Watching Hillary Clinton's victory week in Philadelphia, many of us have full hearts. Many of us oldsters also know the truth behind the spectacle: This triumph was made possible by recent generations of active women who contributed courage and smarts to stimulate public discussion and change the role of women in politics.
And nowhere was there greater women's political activity in the past four decades than in Minnesota.
We need to remember and honor the women who collectively made this victory possible.

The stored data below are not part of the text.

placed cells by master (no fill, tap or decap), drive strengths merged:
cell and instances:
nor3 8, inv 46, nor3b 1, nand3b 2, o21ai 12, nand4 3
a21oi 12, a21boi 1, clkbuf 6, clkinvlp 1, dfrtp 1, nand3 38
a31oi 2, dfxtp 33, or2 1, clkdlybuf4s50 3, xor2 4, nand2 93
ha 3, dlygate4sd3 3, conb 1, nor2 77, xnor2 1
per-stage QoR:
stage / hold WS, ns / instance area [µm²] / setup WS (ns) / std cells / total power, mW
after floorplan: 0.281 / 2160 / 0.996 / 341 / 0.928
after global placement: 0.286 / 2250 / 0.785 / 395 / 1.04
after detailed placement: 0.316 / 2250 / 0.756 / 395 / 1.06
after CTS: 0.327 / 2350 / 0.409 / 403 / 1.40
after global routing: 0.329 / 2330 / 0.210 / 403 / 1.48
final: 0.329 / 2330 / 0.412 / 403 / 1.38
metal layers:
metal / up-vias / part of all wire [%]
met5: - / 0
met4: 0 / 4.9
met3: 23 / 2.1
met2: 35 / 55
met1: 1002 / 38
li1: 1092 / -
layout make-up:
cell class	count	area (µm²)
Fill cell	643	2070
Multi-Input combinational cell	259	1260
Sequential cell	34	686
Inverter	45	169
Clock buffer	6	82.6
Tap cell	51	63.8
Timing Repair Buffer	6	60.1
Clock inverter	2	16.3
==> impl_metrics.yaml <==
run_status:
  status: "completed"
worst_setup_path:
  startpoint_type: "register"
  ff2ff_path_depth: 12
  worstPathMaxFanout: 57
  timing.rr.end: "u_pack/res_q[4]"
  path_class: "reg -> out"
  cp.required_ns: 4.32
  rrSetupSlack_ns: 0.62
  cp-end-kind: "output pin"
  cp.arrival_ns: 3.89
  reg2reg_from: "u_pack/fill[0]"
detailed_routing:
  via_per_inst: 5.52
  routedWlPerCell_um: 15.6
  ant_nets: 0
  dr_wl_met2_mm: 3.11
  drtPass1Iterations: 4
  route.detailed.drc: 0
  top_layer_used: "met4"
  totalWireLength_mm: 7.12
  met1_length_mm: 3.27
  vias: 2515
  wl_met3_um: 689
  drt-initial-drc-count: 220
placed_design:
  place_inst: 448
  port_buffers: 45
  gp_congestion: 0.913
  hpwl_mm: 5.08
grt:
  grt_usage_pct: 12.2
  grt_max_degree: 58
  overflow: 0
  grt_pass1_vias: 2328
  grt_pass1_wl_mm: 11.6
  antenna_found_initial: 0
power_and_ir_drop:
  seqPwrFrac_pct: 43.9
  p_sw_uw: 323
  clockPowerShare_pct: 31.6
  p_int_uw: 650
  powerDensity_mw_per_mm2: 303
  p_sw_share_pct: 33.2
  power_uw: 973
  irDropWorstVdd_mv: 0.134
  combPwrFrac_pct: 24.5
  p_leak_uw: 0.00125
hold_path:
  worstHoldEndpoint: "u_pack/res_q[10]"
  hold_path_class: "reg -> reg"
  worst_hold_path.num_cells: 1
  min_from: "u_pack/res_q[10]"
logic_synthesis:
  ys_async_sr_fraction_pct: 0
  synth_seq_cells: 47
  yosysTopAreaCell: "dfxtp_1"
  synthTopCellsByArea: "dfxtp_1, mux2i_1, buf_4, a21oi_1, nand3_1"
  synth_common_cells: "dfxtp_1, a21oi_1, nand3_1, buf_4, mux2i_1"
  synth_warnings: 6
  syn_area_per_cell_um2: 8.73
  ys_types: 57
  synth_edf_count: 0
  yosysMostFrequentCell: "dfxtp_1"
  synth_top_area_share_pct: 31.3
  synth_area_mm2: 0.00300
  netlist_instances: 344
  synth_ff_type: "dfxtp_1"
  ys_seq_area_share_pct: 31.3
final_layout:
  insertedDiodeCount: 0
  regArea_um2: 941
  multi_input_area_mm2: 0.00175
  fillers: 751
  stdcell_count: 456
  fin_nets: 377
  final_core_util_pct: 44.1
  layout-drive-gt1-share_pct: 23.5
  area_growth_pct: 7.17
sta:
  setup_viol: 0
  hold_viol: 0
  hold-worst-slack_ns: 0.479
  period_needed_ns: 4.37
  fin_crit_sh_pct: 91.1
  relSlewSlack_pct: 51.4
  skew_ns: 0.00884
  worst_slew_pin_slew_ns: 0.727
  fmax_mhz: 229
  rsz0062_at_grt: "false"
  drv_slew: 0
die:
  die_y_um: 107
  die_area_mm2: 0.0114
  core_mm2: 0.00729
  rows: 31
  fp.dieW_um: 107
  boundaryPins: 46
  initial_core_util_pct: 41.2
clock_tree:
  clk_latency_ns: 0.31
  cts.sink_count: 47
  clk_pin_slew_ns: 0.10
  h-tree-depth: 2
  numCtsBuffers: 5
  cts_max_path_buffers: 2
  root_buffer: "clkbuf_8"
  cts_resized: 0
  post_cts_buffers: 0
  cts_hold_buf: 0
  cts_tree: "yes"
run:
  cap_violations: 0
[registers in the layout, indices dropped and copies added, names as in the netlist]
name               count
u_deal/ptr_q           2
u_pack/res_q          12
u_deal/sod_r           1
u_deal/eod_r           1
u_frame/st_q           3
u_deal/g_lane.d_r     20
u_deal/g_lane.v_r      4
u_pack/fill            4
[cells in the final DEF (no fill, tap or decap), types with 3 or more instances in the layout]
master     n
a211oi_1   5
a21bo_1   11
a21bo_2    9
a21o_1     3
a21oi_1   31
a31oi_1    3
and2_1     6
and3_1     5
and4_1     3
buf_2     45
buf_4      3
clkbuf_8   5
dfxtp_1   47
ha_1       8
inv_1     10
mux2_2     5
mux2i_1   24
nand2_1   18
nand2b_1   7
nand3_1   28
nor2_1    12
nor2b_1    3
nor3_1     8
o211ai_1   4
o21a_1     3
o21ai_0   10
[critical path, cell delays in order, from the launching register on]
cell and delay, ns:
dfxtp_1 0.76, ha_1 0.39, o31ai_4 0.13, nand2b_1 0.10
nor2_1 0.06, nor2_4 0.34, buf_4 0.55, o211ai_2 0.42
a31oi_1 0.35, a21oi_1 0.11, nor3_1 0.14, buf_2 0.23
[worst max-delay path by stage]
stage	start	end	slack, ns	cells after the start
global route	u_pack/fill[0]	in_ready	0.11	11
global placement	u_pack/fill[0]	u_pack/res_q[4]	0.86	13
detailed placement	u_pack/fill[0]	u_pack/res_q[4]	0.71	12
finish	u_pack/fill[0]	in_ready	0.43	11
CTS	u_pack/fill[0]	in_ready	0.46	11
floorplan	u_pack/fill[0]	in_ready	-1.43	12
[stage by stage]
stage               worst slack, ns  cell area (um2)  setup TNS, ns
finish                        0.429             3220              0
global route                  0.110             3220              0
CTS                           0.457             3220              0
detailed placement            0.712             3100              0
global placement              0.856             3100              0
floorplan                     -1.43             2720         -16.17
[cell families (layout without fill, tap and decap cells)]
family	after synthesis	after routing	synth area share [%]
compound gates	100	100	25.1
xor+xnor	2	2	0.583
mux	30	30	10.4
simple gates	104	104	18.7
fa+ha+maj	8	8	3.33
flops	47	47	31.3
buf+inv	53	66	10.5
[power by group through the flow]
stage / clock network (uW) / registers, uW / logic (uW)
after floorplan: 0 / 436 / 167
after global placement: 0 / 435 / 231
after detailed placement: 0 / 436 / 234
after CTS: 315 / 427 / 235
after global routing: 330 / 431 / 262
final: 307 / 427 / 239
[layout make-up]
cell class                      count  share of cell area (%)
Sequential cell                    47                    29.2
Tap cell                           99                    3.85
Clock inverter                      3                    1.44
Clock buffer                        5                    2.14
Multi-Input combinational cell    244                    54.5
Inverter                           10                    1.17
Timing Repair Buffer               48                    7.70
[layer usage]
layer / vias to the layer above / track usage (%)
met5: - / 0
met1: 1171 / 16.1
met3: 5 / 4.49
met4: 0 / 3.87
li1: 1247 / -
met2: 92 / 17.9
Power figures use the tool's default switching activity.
===== config.mk =====
export PLATFORM = sky130hd
export DESIGN_NAME = mfc_irq_agg
export DESIGN_NICKNAME = d
export VERILOG_FILES = /design/src/rtl/mfc_irq_pkg.sv /design/src/rtl/mfc_sync.sv /design/src/rtl/mfc_evt_flag.sv /design/src/rtl/mfc_irq_route.sv /design/src/rtl/mfc_irq_agg.sv
export SDC_FILE = /design/constraint.sdc
export NUM_CORES = 1
export LEC_CHECK = 0
export BUFFER_PORTS_ARGS = -buffer_cell sky130_fd_sc_hd__buf_2
export CAP_MARGIN = 20
export CORE_ASPECT_RATIO = 1.4
export CORE_MARGIN = 5
export CORE_UTILIZATION = 39
export CTS_CLUSTER_DIAMETER = 60
export CTS_CLUSTER_SIZE = 24
export DETAILED_ROUTE_END_ITERATION = 10
export PLACE_DENSITY = 0.75
export RECOVER_POWER = 100
export REMOVE_ABC_BUFFERS = 1
export SETUP_SLACK_MARGIN = 0.5
export SKIP_LAST_GASP = 1
export SYNTH_ARGS = -nofsm -noshare
export SYNTH_HDL_FRONTEND = slang
export SYNTH_SLANG_ARGS = --single-unit

===== constraint.sdc =====
create_clock -name clk -period 1.5 [get_ports clk]
set_input_delay 0.15 -clock clk [delete_from_list [all_inputs] [get_ports clk]]
set_output_delay 0.15 -clock clk [all_outputs]
set_load 0.1 [all_outputs]

===== src/rtl/mfc_irq_pkg.sv =====
// Package: shared constants and types for the interrupt aggregator.
// Assumes: status word layout is fixed (policy at bit 0, pending at bit 1).
package mfc_irq_pkg;
    localparam int STAT_W   = 2;
    localparam int POL_BIT  = 0;
    localparam int PEND_BIT = 1;

    typedef enum logic {
        CLR_AT_SOURCE = 1'b0,
        CLR_BY_WRITE  = 1'b1
    } clr_mode_e;
endpackage


===== src/rtl/mfc_sync.sv =====
// Multi-stage synchronizer for asynchronous request pins.
// Assumes: each bit is an independent level; STAGES >= 2.
module mfc_sync #(
    parameter int WIDTH   = 1,
    parameter int STAGES  = 2,
    parameter bit RST_VAL = 1'b0
) (
    input  logic             clk,
    input  logic             rst_n,
    input  logic [WIDTH-1:0] d,
    output logic [WIDTH-1:0] q
);
    logic [WIDTH-1:0] chain_q [STAGES];

    // Shift the pin value through the flop chain.
    always_ff @(posedge clk) begin
        if (!rst_n) begin
            for (int k = 0; k < STAGES; k++) chain_q[k] <= {WIDTH{RST_VAL}};
        end else begin
            chain_q[0] <= d;
            for (int k = 1; k < STAGES; k++) chain_q[k] <= chain_q[k-1];
        end
    end

    assign q = chain_q[STAGES-1];
endmodule


===== src/rtl/mfc_evt_flag.sv =====
// Edge-latched event flag with hold, set and clear.
// Priority: hold (forces 0) over a detected edge (sets) over clear.
// Assumes: lvl is synchronous to clk.
module mfc_evt_flag #(
    parameter bit FALL_EDGE = 1'b0
) (
    input  logic clk,
    input  logic rst_n,
    input  logic lvl,
    input  logic hold,
    input  logic clr,
    output logic flag
);
    logic prev_q;
    logic edge_hit;

    // Remember the previous level for edge detection.
    always_ff @(posedge clk) begin
        if (!rst_n) prev_q <= FALL_EDGE;
        else        prev_q <= lvl;
    end

    // Decode the configured edge direction.
    always_comb begin
        if (FALL_EDGE) edge_hit = prev_q & ~lvl;
        else           edge_hit = lvl & ~prev_q;
    end

    // Update the latched flag under hold/set/clear priority.
    always_ff @(posedge clk) begin
        if (!rst_n)        flag <= 1'b0;
        else if (hold)     flag <= 1'b0;
        else if (edge_hit) flag <= 1'b1;
        else if (clr)      flag <= 1'b0;
    end
endmodule


===== src/rtl/mfc_irq_route.sv =====
// Routes the per-function pending flags to the card-bus line or an ISA line.
// Assumes: pend is already gated by the function enables.
module mfc_irq_route #(
    parameter int NUM_FUNC = 3,
    parameter int NUM_IRQ  = 9
) (
    input  logic                isa_mode,
    input  logic [NUM_FUNC-1:0] pend,
    input  logic [NUM_FUNC-1:0] out_en,
    input  logic [NUM_IRQ-1:0]  irq_sel,
    output logic                ireq_n,
    output logic [NUM_IRQ-1:0]  isa_irq
);
    logic any_pend;
    logic sel_ok;

    // Combine the pending flags and validate the one-hot select.
    always_comb begin
        any_pend = |pend;
        sel_ok   = ((irq_sel & (irq_sel - NUM_IRQ'(1))) == '0);
    end

    // Drive exactly one path depending on mode.
    always_comb begin
        if (isa_mode) begin
            ireq_n  = 1'b1;
            isa_irq = (any_pend && sel_ok) ? irq_sel : '0;
        end else begin
            ireq_n  = ~|(pend & out_en);
            isa_irq = '0;
        end
    end
endmodule


===== src/rtl/mfc_irq_agg.sv =====
// Top: three-function interrupt aggregator.
// Function 0 = DSP level + ring falling edge; functions 1..N-1 = external pins.
// Assumes: dsp_req, ring_ack, host strobes are synchronous; ring_n/ext_req async.
module mfc_irq_agg
    import mfc_irq_pkg::*;
#(
    parameter int NUM_FUNC    = 3,
    parameter int NUM_IRQ     = 9,
    parameter int SYNC_STAGES = 2,
    localparam int NUM_EXT    = NUM_FUNC - 1
) (
    input  logic                clk,
    input  logic                rst_n,
    input  logic                isa_mode,
    input  logic [NUM_FUNC-1:0] func_en,
    input  logic                pnp_active,
    input  logic [NUM_FUNC-1:0] out_en,
    input  logic [NUM_IRQ-1:0]  irq_sel,
    input  logic                dsp_req,
    input  logic                ring_ack,
    input  logic                ring_n,
    input  logic [NUM_EXT-1:0]  ext_req,
    input  logic [NUM_FUNC-1:0] csr_wr,
    input  logic [STAT_W-1:0]   csr_wdata,
    output logic [NUM_FUNC-1:0] pol_rd,
    output logic [NUM_FUNC-1:0] pend_rd,
    output logic                ireq_n,
    output logic [NUM_IRQ-1:0]  isa_irq
);
    logic [NUM_FUNC-1:0] pol_q;
    logic [NUM_FUNC-1:0] fen_eff;
    logic [NUM_FUNC-1:0] host_clr;
    logic [NUM_FUNC-1:0] pend;
    logic [NUM_EXT-1:0]  ext_s;
    logic                ring_s;
    logic                ring_flag;
    logic                dsp_flag;
    clr_mode_e           mode;

    // Store each function's policy bit on its host write.
    always_ff @(posedge clk) begin
        if (!rst_n) pol_q <= '0;
        else begin
            for (int i = 0; i < NUM_FUNC; i++)
                if (csr_wr[i]) pol_q[i] <= csr_wdata[POL_BIT];
        end
    end

    // One set policy bit switches the whole card to clear-by-write.
    always_comb begin
        mode = clr_mode_e'(|pol_q);
        for (int i = 0; i < NUM_FUNC; i++)
            host_clr[i] = csr_wr[i] & ~csr_wdata[PEND_BIT] & (mode == CLR_BY_WRITE);
    end

    // Effective enables: ISA mode keeps only function 0, gated by pnp_active.
    always_comb begin
        fen_eff[0] = isa_mode ? pnp_active : func_en[0];
        for (int i = 1; i < NUM_FUNC; i++)
            fen_eff[i] = isa_mode ? 1'b0 : func_en[i];
    end

    // Ring input synchronizer (idles high).
    mfc_sync #(.WIDTH(1), .STAGES(SYNC_STAGES), .RST_VAL(1'b1)) u_ring_sync (
        .clk(clk), .rst_n(rst_n), .d(ring_n), .q(ring_s)
    );

    // External request synchronizers.
    mfc_sync #(.WIDTH(NUM_EXT), .STAGES(SYNC_STAGES), .RST_VAL(1'b0)) u_ext_sync (
        .clk(clk), .rst_n(rst_n), .d(ext_req), .q(ext_s)
    );

    // Ring event latch: source ack clears under one policy, host write under the other.
    mfc_evt_flag #(.FALL_EDGE(1'b1)) u_ring_flag (
        .clk(clk), .rst_n(rst_n), .lvl(ring_s), .hold(~fen_eff[0]),
        .clr((mode == CLR_BY_WRITE) ? host_clr[0] : ring_ack),
        .flag(ring_flag)
    );

    // DSP event latch, used only under clear-by-write.
    mfc_evt_flag #(.FALL_EDGE(1'b0)) u_dsp_flag (
        .clk(clk), .rst_n(rst_n), .lvl(dsp_req),
        .hold(~fen_eff[0] | (mode == CLR_AT_SOURCE)),
        .clr(host_clr[0]), .flag(dsp_flag)
    );

    // Function 0 pending: DSP level or latch, merged with the ring latch.
    always_comb begin
        if (mode == CLR_BY_WRITE) pend[0] = dsp_flag | ring_flag;
        else                      pend[0] = (dsp_req & fen_eff[0]) | ring_flag;
    end

    // External functions: level under clear-at-source, edge latch otherwise.
    for (genvar gi = 1; gi < NUM_FUNC; gi++) begin : g_ext
        logic ext_flag;

        mfc_evt_flag #(.FALL_EDGE(1'b0)) u_ext_flag (
            .clk(clk), .rst_n(rst_n), .lvl(ext_s[gi-1]),
            .hold(~fen_eff[gi] | (mode == CLR_AT_SOURCE)),
            .clr(host_clr[gi]), .flag(ext_flag)
        );

        // Select the pending source by policy.
        always_comb begin
            if (mode == CLR_BY_WRITE) pend[gi] = ext_flag;
            else                      pend[gi] = ext_s[gi-1] & fen_eff[gi];
        end
    end

    // Output routing.
    mfc_irq_route #(.NUM_FUNC(NUM_FUNC), .NUM_IRQ(NUM_IRQ)) u_route (
        .isa_mode(isa_mode), .pend(pend), .out_en(out_en), .irq_sel(irq_sel),
        .ireq_n(ireq_n), .isa_irq(isa_irq)
    );

    assign pol_rd  = pol_q;
    assign pend_rd = pend;
endmodule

In 1970, when I was a state House candidate from the old 35th District in south-central Minneapolis, only five women statewide were endorsed by DFL conventions that year: Jeri Rasmussen was endorsed for the Senate; and Helen McMillan, two others and me were candidates for the House.

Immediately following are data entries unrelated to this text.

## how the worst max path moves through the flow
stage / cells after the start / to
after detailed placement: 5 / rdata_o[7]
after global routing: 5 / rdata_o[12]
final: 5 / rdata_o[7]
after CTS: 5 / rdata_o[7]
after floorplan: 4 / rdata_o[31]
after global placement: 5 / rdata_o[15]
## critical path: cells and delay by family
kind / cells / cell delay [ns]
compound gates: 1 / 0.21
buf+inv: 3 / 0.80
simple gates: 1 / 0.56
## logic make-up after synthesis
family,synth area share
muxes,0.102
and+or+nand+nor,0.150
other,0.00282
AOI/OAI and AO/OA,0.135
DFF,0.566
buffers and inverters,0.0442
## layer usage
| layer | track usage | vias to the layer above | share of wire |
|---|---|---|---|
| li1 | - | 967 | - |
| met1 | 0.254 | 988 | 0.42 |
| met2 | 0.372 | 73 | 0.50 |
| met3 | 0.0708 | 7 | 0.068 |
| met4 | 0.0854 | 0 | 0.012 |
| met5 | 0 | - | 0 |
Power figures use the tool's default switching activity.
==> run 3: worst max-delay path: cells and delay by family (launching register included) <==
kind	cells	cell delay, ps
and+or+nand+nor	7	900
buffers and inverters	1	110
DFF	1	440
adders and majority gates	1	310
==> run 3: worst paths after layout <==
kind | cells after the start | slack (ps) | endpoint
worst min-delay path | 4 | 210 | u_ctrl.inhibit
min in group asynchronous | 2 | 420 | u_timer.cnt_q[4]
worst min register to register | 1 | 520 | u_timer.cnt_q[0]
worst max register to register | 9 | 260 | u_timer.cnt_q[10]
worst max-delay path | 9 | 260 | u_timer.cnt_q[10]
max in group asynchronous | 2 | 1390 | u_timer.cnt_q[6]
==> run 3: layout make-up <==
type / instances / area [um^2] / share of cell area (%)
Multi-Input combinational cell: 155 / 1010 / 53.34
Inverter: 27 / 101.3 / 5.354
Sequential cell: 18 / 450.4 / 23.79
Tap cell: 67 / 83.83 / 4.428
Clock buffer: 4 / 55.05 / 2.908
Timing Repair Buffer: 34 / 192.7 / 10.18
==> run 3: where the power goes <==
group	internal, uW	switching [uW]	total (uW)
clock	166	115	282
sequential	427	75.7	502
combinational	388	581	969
--- src/rtl/chop_pkg.sv ---
package chop_pkg;

    typedef enum logic [2:0] {
        CS_IDLE  = 3'd0,
        CS_BLANK = 3'd1,
        CS_ARMED = 3'd2,
        CS_DEAD  = 3'd3,
        CS_FAST  = 3'd4,
        CS_SLOW  = 3'd5
    } chop_state_e;

    // Fast-decay share of the programmed off-time: 13 %, floor, at least 1.
    function automatic int fast_len(input int off_cycles);
        int raw;
        raw = (off_cycles * 13) / 100;
        return (raw < 1) ? 1 : raw;
    endfunction

    function automatic int max3(input int a, input int b, input int c);
        int m;
        m = (a > b) ? a : b;
        return (m > c) ? m : c;
    endfunction

endpackage

--- src/rtl/chop_timer.sv ---
module chop_timer #(
    parameter int CW = 8
) (
    input  logic          clk,
    input  logic          rst_n,
    input  logic          load,
    input  logic [CW-1:0] load_val,
    output logic          expired
);
    logic [CW-1:0] cnt_q;

    always_ff @(posedge clk or negedge rst_n) begin
        if (!rst_n)
            cnt_q <= '0;
        else if (load)
            cnt_q <= load_val;
        else if (cnt_q != '0)
            cnt_q <= cnt_q - 1'b1;
    end

    assign expired = (cnt_q == '0);

    // the count only falls when not reloaded
    timer_step_chk: assert property (@(posedge clk) disable iff (!rst_n)
        (!load && !expired) |=> (cnt_q == $past(cnt_q) - 1'b1));

endmodule

--- src/rtl/offtime_chopper.sv ---
module offtime_chopper
    import chop_pkg::*;
#(
    parameter int OFF_CYCLES   = 40,
    parameter int DEAD_CYCLES  = 2,
    parameter int BLANK_CYCLES = 4
) (
    input  logic clk,
    input  logic rst_n,
    input  logic trip_i,
    input  logic drive_on_i,
    input  logic brake_i,
    output logic chop_o,
    output logic fast_o,
    output logic limit_o
);
    localparam int FAST_CYCLES = fast_len(OFF_CYCLES);
    localparam int SLOW_CYCLES = OFF_CYCLES - FAST_CYCLES;
    localparam int MAX_LEN     = max3(BLANK_CYCLES, DEAD_CYCLES,
                                      max3(FAST_CYCLES, SLOW_CYCLES, 1));
    localparam int CW          = $clog2(MAX_LEN + 1);

    localparam logic [CW-1:0] LD_BLANK = CW'(BLANK_CYCLES - 1);
    localparam logic [CW-1:0] LD_DEAD  = CW'(DEAD_CYCLES - 1);
    localparam logic [CW-1:0] LD_FAST  = CW'(FAST_CYCLES - 1);
    localparam logic [CW-1:0] LD_SLOW  = CW'(SLOW_CYCLES - 1);

    chop_state_e   state_q, state_d;
    logic          expired;
    logic          tmr_load;
    logic [CW-1:0] tmr_val;
    logic          lim_q;

    // Next-state logic
    always_comb begin
        state_d = state_q;
        if (!drive_on_i || brake_i) begin
            state_d = CS_IDLE;
        end else begin
            unique case (state_q)
                CS_IDLE:  state_d = CS_BLANK;
                CS_BLANK: if (expired) state_d = CS_ARMED;
                CS_ARMED: if (trip_i)  state_d = CS_DEAD;
                CS_DEAD:  if (expired) state_d = CS_FAST;
                CS_FAST:  if (expired) state_d = CS_SLOW;
                CS_SLOW:  if (expired) state_d = CS_BLANK;
                default:  state_d = CS_IDLE;
            endcase
        end
    end

    // Timer reload on every state entry
    always_comb begin
        tmr_load = (state_d != state_q);
        unique case (state_d)
            CS_BLANK: tmr_val = LD_BLANK;
            CS_DEAD:  tmr_val = LD_DEAD;
            CS_FAST:  tmr_val = LD_FAST;
            CS_SLOW:  tmr_val = LD_SLOW;
            default:  tmr_val = '0;
        endcase
    end

    // State register
    always_ff @(posedge clk or negedge rst_n) begin
        if (!rst_n) begin
            state_q <= CS_IDLE;
            lim_q   <= 1'b0;
        end else begin
            state_q <= state_d;
            lim_q   <= (state_q == CS_ARMED) && (state_d == CS_DEAD);
        end
    end

    chop_timer #(.CW(CW)) u_timer (
        .clk      (clk),
        .rst_n    (rst_n),
        .load     (tmr_load),
        .load_val (tmr_val),
        .expired  (expired)
    );

    // Outputs
    always_comb begin
        chop_o  = 1'b0;
        fast_o  = 1'b0;
        limit_o = lim_q;
        unique case (state_q)
            CS_DEAD: chop_o = 1'b1;
            CS_FAST: begin
                chop_o = 1'b1;
                fast_o = 1'b1;
            end
            CS_SLOW: chop_o = 1'b1;
            default: ;
        endcase
    end


    drive_off_cancels_chk: assert property (@(posedge clk) disable iff (!rst_n)
        !drive_on_i |=> (!chop_o && !fast_o));


    brake_blocks_chop_chk: assert property (@(posedge clk) disable iff (!rst_n)
        brake_i |=> !chop_o);


    limit_on_chop_start_chk: assert property (@(posedge clk) disable iff (!rst_n)
        limit_o |-> $rose(chop_o));


    fast_after_dead_chk: assert property (@(posedge clk) disable iff (!rst_n)
        $rose(fast_o) |-> ($past(chop_o) && !$past(fast_o)));


    gap_after_chop_chk: assert property (@(posedge clk) disable iff (!rst_n)
        $fell(chop_o) |=> !chop_o);

endmodule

Only McMillan won (a re-election) that year, but two years later a bumper crop of talented women was elected, many of whom went on to have long and distinguished careers in the Legislature: Linda Berglin, Phyllis Kahn and Joan Growe, to name just a few. Soon after that, we had a woman lieutenant governor, Marlene Johnson.
This phenomenon of women achieving public office did not spring full-blown from the lumpen masses of Minnesota voters: something else was happening. Women were organizing.
The Women's Political Caucus was born, nationally and in Minnesota, and within two years the DFL Feminist Caucus followed. Many women who did not run for public office generated and supported these efforts: Prof. Esther Wattenberg at the University of Minnesota, longtime activist Marilyn Gorlin from the McGovern Steering Committee, Fran Naftalin, elected to the library board — again, to name just a few.
The decade of the 1970s and the early '80s was alive with political possibilities for women, even more so after Walter Mondale selected Geraldine Ferraro as his vice-presidential running mate.